TASK BRIEF
For the data below, work out the number of lines containing the string "RESPOND" and answer with that number only.
+++ RECORDED INFORMATION
===== src/hdl/axil_obi_pkg.sv =====
// Shared widths and channel types for the AXI4-Lite to OBI bridge
// AXI4-Lite only: no bursts, IDs, user fields or atomics
// OBI_MAX_TRANS must stay a power of two (arbiter queue pointers wrap)
package axil_obi_pkg;

  localparam int unsigned ADDR_WIDTH    = 32;
  localparam int unsigned DATA_WIDTH    = 32;
  localparam int unsigned STRB_WIDTH    = DATA_WIDTH / 8;
  localparam int unsigned OBI_MAX_TRANS = 2;

  typedef enum logic [1:0] {
    OKAY   = 2'b00,
    SLVERR = 2'b10
  } axil_resp_e;

  typedef enum logic [1:0] {
    IDLE,
    ISSUE,
    WAIT_RSP,
    RESPOND
  } chan_state_e;

  // AXI4-Lite beats
  typedef struct packed {
    logic [ADDR_WIDTH-1:0] addr;
    logic                  valid;
  } axil_ax_t;

  typedef struct packed {
    logic [DATA_WIDTH-1:0] data;
    logic [STRB_WIDTH-1:0] strb;
    logic                  valid;
  } axil_w_t;

  typedef struct packed {
    axil_ax_t aw;
    axil_w_t  w;
    axil_ax_t ar;
    logic     bready;
    logic     rready;
  } axil_req_t;

  typedef struct packed {
    logic                  awready;
    logic                  wready;
    logic                  arready;
    logic                  bvalid;
    axil_resp_e            bresp;
    logic                  rvalid;
    logic [DATA_WIDTH-1:0] rdata;
    axil_resp_e            rresp;
  } axil_rsp_t;

  // OBI A and R phases
  typedef struct packed {
    logic [ADDR_WIDTH-1:0] addr;
    logic                  we;
    logic [STRB_WIDTH-1:0] be;
    logic [DATA_WIDTH-1:0] wdata;
  } obi_a_chan_t;

  typedef struct packed {
    logic [DATA_WIDTH-1:0] rdata;
    logic                  err;
  } obi_r_chan_t;

  typedef struct packed {
    logic        req;
    obi_a_chan_t a;
  } obi_req_t;

  typedef struct packed {
    logic        gnt;
    logic        rvalid;
    obi_r_chan_t r;
  } obi_rsp_t;

endpackage


===== src/hdl/axil_read_channel.sv =====
// AXI4-Lite read channel, one transfer outstanding
// Always reads the full word; OBI err becomes SLVERR
`timescale 1ns/100ps

module axil_read_channel
  import axil_obi_pkg::*;
(
  input  logic                  clk_i,
  input  logic                  rst_i,
  input  axil_ax_t              ar_i,
  output logic                  arready_o,
  input  logic                  rready_i,
  output logic                  rvalid_o,
  output logic [DATA_WIDTH-1:0] rdata_o,
  output axil_resp_e            rresp_o,
  output obi_req_t              obi_req_o,
  input  obi_rsp_t              obi_rsp_i
);

  chan_state_e           state_q;
  chan_state_e           state_d;
  logic [ADDR_WIDTH-1:0] addr_q;

  assign arready_o = (state_q == IDLE);
  assign rvalid_o  = (state_q == RESPOND);

  always_comb begin
    state_d = state_q;
    case (state_q)
      IDLE: begin
        if (ar_i.valid) begin
          state_d = ISSUE;
        end
      end
      ISSUE: begin
        if (obi_rsp_i.gnt) begin
          state_d = WAIT_RSP;
        end
      end
      WAIT_RSP: begin
        if (obi_rsp_i.rvalid) begin
          state_d = RESPOND;
        end
      end
      RESPOND: begin
        if (rready_i) begin
          state_d = IDLE;
        end
      end
      default: state_d = IDLE;
    endcase
  end

  always_ff @(posedge clk_i) begin
    if (rst_i) begin
      state_q <= IDLE;
    end else begin
      state_q <= state_d;
    end
  end

  // Address and response payload
  always_ff @(posedge clk_i) begin
    if (arready_o && ar_i.valid) begin
      addr_q <= ar_i.addr;
    end
    if (state_q == WAIT_RSP && obi_rsp_i.rvalid) begin
      rdata_o <= obi_rsp_i.r.rdata;
      rresp_o <= obi_rsp_i.r.err ? SLVERR : OKAY;
    end
  end

  assign obi_req_o.req     = (state_q == ISSUE);
  assign obi_req_o.a.addr  = addr_q;
  assign obi_req_o.a.we    = 1'b0;
  assign obi_req_o.a.be    = '1;
  assign obi_req_o.a.wdata = '0;

endmodule


===== src/hdl/axil_write_channel.sv =====
// AXI4-Lite write channel, one transfer outstanding
// AW and W are accepted in any order; strobe goes out as OBI byte enables
`timescale 1ns/100ps

module axil_write_channel
  import axil_obi_pkg::*;
(
  input  logic       clk_i,
  input  logic       rst_i,
  input  axil_ax_t   aw_i,
  output logic       awready_o,
  input  axil_w_t    w_i,
  output logic       wready_o,
  input  logic       bready_i,
  output logic       bvalid_o,
  output axil_resp_e bresp_o,
  output obi_req_t   obi_req_o,
  input  obi_rsp_t   obi_rsp_i
);

  chan_state_e           state_q;
  chan_state_e           state_d;
  logic                  aw_done_q;
  logic                  w_done_q;
  logic                  aw_hs;
  logic                  w_hs;
  logic                  both_have;
  logic [ADDR_WIDTH-1:0] addr_q;
  logic [DATA_WIDTH-1:0] data_q;
  logic [STRB_WIDTH-1:0] strb_q;

  // Each beat is taken once per transfer
  assign awready_o = (state_q == IDLE) && !aw_done_q;
  assign wready_o  = (state_q == IDLE) && !w_done_q;
  assign bvalid_o  = (state_q == RESPOND);

  assign aw_hs     = aw_i.valid && awready_o;
  assign w_hs      = w_i.valid && wready_o;
  assign both_have = (aw_done_q || aw_hs) && (w_done_q || w_hs);

  always_comb begin
    state_d = state_q;
    case (state_q)
      IDLE: begin
        if (both_have) begin
          state_d = ISSUE;
        end
      end
      ISSUE: begin
        if (obi_rsp_i.gnt) begin
          state_d = WAIT_RSP;
        end
      end
      WAIT_RSP: begin
        if (obi_rsp_i.rvalid) begin
          state_d = RESPOND;
        end
      end
      RESPOND: begin
        if (bready_i) begin
          state_d = IDLE;
        end
      end
      default: state_d = IDLE;
    endcase
  end

  always_ff @(posedge clk_i) begin
    if (rst_i) begin
      state_q   <= IDLE;
      aw_done_q <= 1'b0;
      w_done_q  <= 1'b0;
    end else begin
      state_q <= state_d;
      if (state_q == IDLE && both_have) begin
        aw_done_q <= 1'b0;
        w_done_q  <= 1'b0;
      end else begin
        aw_done_q <= aw_done_q || aw_hs;
        w_done_q  <= w_done_q || w_hs;
      end
    end
  end

  always_ff @(posedge clk_i) begin
    if (aw_hs) begin
      addr_q <= aw_i.addr;
    end
    if (w_hs) begin
      data_q <= w_i.data;
      strb_q <= w_i.strb;
    end
    if (state_q == WAIT_RSP && obi_rsp_i.rvalid) begin
      bresp_o <= obi_rsp_i.r.err ? SLVERR : OKAY;
    end
  end

  assign obi_req_o.req     = (state_q == ISSUE);
  assign obi_req_o.a.addr  = addr_q;
  assign obi_req_o.a.we    = 1'b1;
  assign obi_req_o.a.be    = strb_q;
  assign obi_req_o.a.wdata = data_q;

endmodule


===== src/hdl/obi_arbiter_mux.sv =====
// Two OBI managers onto one OBI subordinate port
// Round-robin on contention; responses return in grant order
`timescale 1ns/100ps

module obi_arbiter_mux
  import axil_obi_pkg::*;
(
  input  logic           clk_i,
  input  logic           rst_i,
  input  obi_req_t [1:0] mgr_req_i,
  output obi_rsp_t [1:0] mgr_rsp_o,
  output obi_req_t       sbr_req_o,
  input  obi_rsp_t       sbr_rsp_i
);

  // Owner of each transaction in flight, one bit per slot
  logic [OBI_MAX_TRANS-1:0]           owner_q;
  logic [$clog2(OBI_MAX_TRANS)-1:0]   wr_ptr_q;
  logic [$clog2(OBI_MAX_TRANS)-1:0]   rd_ptr_q;
  logic [$clog2(OBI_MAX_TRANS+1)-1:0] count_q;

  logic last_q;
  logic lock_q;
  logic lock_sel_q;
  logic sel;
  logic full;
  logic grant;
  logic owner;

  assign full  = (count_q == OBI_MAX_TRANS);
  assign owner = owner_q[rd_ptr_q];

  // Keep the choice while a request waits for gnt, so A stays stable
  always_comb begin
    if (lock_q) begin
      sel = lock_sel_q;
    end else if (mgr_req_i[0].req && mgr_req_i[1].req) begin
      sel = ~last_q;
    end else begin
      sel = mgr_req_i[1].req;
    end
  end

  assign sbr_req_o.req = mgr_req_i[sel].req && !full;
  assign sbr_req_o.a   = mgr_req_i[sel].a;
  assign grant         = sbr_req_o.req && sbr_rsp_i.gnt;

  for (genvar g = 0; g < 2; g++) begin : gen_rsp
    assign mgr_rsp_o[g].gnt    = grant && (sel == g);
    assign mgr_rsp_o[g].rvalid = sbr_rsp_i.rvalid && (owner == g);
    assign mgr_rsp_o[g].r      = sbr_rsp_i.r;
  end

  always_ff @(posedge clk_i) begin
    if (rst_i) begin
      last_q     <= 1'b1;
      lock_q     <= 1'b0;
      lock_sel_q <= 1'b0;
      wr_ptr_q   <= '0;
      rd_ptr_q   <= '0;
      count_q    <= '0;
    end else begin
      lock_q     <= sbr_req_o.req && !sbr_rsp_i.gnt;
      lock_sel_q <= sel;
      if (grant) begin
        last_q   <= sel;
        wr_ptr_q <= wr_ptr_q + 1'b1;
      end
      if (sbr_rsp_i.rvalid) begin
        rd_ptr_q <= rd_ptr_q + 1'b1;
      end
      case ({grant, sbr_rsp_i.rvalid})
        2'b10:   count_q <= count_q + 1'b1;
        2'b01:   count_q <= count_q - 1'b1;
        default: count_q <= count_q;
      endcase
    end
  end

  always_ff @(posedge clk_i) begin
    if (grant) begin
      owner_q[wr_ptr_q] <= sel;
    end
  end

endmodule


===== src/hdl/axil_to_obi.sv =====
// AXI4-Lite subordinate to OBI manager bridge
// Read and write channels run independently and share the OBI port
// Port 0 of the arbiter is the read side, port 1 the write side
`timescale 1ns/100ps

module axil_to_obi
  import axil_obi_pkg::*;
(
  input  logic      clk_i,
  input  logic      rst_i,
  input  axil_req_t axil_req_i,
  output axil_rsp_t axil_rsp_o,
  output obi_req_t  obi_req_o,
  input  obi_rsp_t  obi_rsp_i
);

  obi_req_t [1:0] chan_req;
  obi_rsp_t [1:0] chan_rsp;

  axil_read_channel u_read (
    .clk_i     (clk_i),
    .rst_i     (rst_i),
    .ar_i      (axil_req_i.ar),
    .arready_o (axil_rsp_o.arready),
    .rready_i  (axil_req_i.rready),
    .rvalid_o  (axil_rsp_o.rvalid),
    .rdata_o   (axil_rsp_o.rdata),
    .rresp_o   (axil_rsp_o.rresp),
    .obi_req_o (chan_req[0]),
    .obi_rsp_i (chan_rsp[0])
  );

  axil_write_channel u_write (
    .clk_i     (clk_i),
    .rst_i     (rst_i),
    .aw_i      (axil_req_i.aw),
    .awready_o (axil_rsp_o.awready),
    .w_i       (axil_req_i.w),
    .wready_o  (axil_rsp_o.wready),
    .bready_i  (axil_req_i.bready),
    .bvalid_o  (axil_rsp_o.bvalid),
    .bresp_o   (axil_rsp_o.bresp),
    .obi_req_o (chan_req[1]),
    .obi_rsp_i (chan_rsp[1])
  );

  obi_arbiter_mux u_arb (
    .clk_i     (clk_i),
    .rst_i     (rst_i),
    .mgr_req_i (chan_req),
    .mgr_rsp_o (chan_rsp),
    .sbr_req_o (obi_req_o),
    .sbr_rsp_i (obi_rsp_i)
  );

endmodule


===== config.mk =====
export PLATFORM = sky130hd
export DESIGN_NAME = axil_to_obi
export DESIGN_NICKNAME = d
export VERILOG_FILES = /design/src/hdl/axil_obi_pkg.sv /design/src/hdl/axil_read_channel.sv /design/src/hdl/axil_write_channel.sv /design/src/hdl/obi_arbiter_mux.sv /design/src/hdl/axil_to_obi.sv
export SDC_FILE = /design/constraint.sdc
export NUM_CORES = 1
export LEC_CHECK = 0
export ABC_AREA = 1
export BUFFER_PORTS_ARGS = -buffer_cell sky130_fd_sc_hd__buf_2
export CAP_MARGIN = 20
export CORE_MARGIN = 1
export CORE_UTILIZATION = 49
export CTS_CLUSTER_DIAMETER = 150
export DETAILED_ROUTE_END_ITERATION = 6
export GPL_TIMING_DRIVEN = 0
export PLACE_DENSITY = 0.85
export SLEW_MARGIN = 30
export SYNTH_ARGS = -nofsm -noshare
export SYNTH_HDL_FRONTEND = slang
export SYNTH_HIERARCHICAL = 1
export SYNTH_SLANG_ARGS = --single-unit

===== constraint.sdc =====
create_clock -name clk_i -period 4.55 [get_ports clk_i]
set_clock_uncertainty 0.2 [all_clocks]
set_input_delay 0 -clock clk_i [delete_from_list [all_inputs] [get_ports clk_i]]
set_output_delay 0 -clock clk_i [all_outputs]
set_load 0.03 [all_outputs]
++++++
TASK ANSWER
7